### Data for the task
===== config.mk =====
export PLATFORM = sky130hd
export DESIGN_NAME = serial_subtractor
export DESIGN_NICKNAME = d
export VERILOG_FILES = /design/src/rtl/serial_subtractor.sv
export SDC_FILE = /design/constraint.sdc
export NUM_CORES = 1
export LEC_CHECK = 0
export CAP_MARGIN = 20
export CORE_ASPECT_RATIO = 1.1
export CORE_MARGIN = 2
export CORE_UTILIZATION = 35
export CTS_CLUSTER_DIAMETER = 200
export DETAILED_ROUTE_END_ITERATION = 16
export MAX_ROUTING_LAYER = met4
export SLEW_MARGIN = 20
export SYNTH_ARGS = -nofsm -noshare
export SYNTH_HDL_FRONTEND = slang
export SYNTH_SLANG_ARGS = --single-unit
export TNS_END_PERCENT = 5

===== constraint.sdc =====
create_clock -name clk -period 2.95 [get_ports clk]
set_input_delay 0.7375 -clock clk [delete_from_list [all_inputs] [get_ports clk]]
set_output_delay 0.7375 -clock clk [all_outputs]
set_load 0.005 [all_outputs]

### Exercise
Your answer should consist solely of the lines above from the line with "export NUM_CORES = 1" to the line with "export SYNTH_SLANG_ARGS = --single-unit", both included, reproduced exactly.

### Written solution
export NUM_CORES = 1
export LEC_CHECK = 0
export CAP_MARGIN = 20
export CORE_ASPECT_RATIO = 1.1
export CORE_MARGIN = 2
export CORE_UTILIZATION = 35
export CTS_CLUSTER_DIAMETER = 200
export DETAILED_ROUTE_END_ITERATION = 16
export MAX_ROUTING_LAYER = met4
export SLEW_MARGIN = 20
export SYNTH_ARGS = -nofsm -noshare
export SYNTH_HDL_FRONTEND = slang
export SYNTH_SLANG_ARGS = --single-unit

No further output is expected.